### RECORDED DATA

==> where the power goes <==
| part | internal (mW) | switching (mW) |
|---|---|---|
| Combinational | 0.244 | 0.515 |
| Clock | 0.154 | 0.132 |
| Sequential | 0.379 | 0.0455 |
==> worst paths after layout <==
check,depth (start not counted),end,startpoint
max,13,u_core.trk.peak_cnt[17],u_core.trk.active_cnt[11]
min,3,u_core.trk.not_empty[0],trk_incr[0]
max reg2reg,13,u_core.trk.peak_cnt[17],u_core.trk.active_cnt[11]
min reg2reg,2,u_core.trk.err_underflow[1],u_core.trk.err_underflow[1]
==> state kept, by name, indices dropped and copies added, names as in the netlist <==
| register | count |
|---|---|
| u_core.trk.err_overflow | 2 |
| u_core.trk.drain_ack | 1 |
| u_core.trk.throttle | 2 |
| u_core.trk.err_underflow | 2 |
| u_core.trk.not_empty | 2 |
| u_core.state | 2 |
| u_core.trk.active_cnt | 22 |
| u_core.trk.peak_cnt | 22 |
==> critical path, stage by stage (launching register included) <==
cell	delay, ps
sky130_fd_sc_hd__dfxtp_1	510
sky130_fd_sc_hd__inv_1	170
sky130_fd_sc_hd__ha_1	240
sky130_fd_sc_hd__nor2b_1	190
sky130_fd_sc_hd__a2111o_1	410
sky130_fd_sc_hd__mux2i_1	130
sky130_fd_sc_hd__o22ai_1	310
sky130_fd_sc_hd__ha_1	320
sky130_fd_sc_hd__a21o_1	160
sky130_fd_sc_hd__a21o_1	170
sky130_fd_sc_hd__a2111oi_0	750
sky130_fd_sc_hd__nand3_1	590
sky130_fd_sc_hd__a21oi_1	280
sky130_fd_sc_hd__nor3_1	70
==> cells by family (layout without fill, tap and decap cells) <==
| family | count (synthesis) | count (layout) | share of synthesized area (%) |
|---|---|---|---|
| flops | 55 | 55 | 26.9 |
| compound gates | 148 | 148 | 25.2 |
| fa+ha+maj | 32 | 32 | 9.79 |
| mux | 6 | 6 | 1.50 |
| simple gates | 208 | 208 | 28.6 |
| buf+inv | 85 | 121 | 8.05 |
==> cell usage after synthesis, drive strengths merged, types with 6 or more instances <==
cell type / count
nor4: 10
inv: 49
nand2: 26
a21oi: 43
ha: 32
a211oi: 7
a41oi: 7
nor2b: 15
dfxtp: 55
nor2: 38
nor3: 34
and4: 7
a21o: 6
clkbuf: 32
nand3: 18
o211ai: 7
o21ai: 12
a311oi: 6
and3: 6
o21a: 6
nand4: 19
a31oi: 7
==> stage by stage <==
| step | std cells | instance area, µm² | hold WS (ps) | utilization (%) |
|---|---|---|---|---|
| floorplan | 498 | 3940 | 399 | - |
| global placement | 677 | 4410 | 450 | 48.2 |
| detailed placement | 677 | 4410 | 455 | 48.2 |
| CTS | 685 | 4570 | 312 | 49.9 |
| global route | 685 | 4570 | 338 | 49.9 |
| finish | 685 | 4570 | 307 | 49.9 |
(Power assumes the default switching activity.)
$ cat config.mk
export PLATFORM = sky130hd
export DESIGN_NAME = muldiv_unit
export DESIGN_NICKNAME = d
export VERILOG_FILES = /design/src/rtl/muldiv_unit_pkg.sv /design/src/rtl/muldiv_unit_signfix.sv /design/src/rtl/muldiv_unit.sv
export SDC_FILE = /design/constraint.sdc
export NUM_CORES = 1
export LEC_CHECK = 0
export CAP_MARGIN = 30
export CORE_ASPECT_RATIO = 1.75
export CORE_UTILIZATION = 25
export DETAILED_ROUTE_END_ITERATION = 12
export DONT_BUFFER_PORTS = 1
export PLACE_DENSITY = 0.38
export SYNTH_ARGS = -nofsm -noshare
export SYNTH_HDL_FRONTEND = slang
export SYNTH_SLANG_ARGS = --single-unit
$ cat constraint.sdc
create_clock -name clk -period 6.13 [get_ports clk]
set_input_delay 0.9195 -clock clk [delete_from_list [all_inputs] [get_ports clk]]
set_output_delay 0.9195 -clock clk [all_outputs]
set_load 0.005 [all_outputs]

### WHAT YOU SHOULD DO
Your answer should consist solely of the lines above from the line with "450 | 48.2 |" to the line with "307 | 49.9 |", both included, reproduced exactly.

### TASK RESPONSE
| global placement | 677 | 4410 | 450 | 48.2 |
| detailed placement | 677 | 4410 | 455 | 48.2 |
| CTS | 685 | 4570 | 312 | 49.9 |
| global route | 685 | 4570 | 338 | 49.9 |
| finish | 685 | 4570 | 307 | 49.9 |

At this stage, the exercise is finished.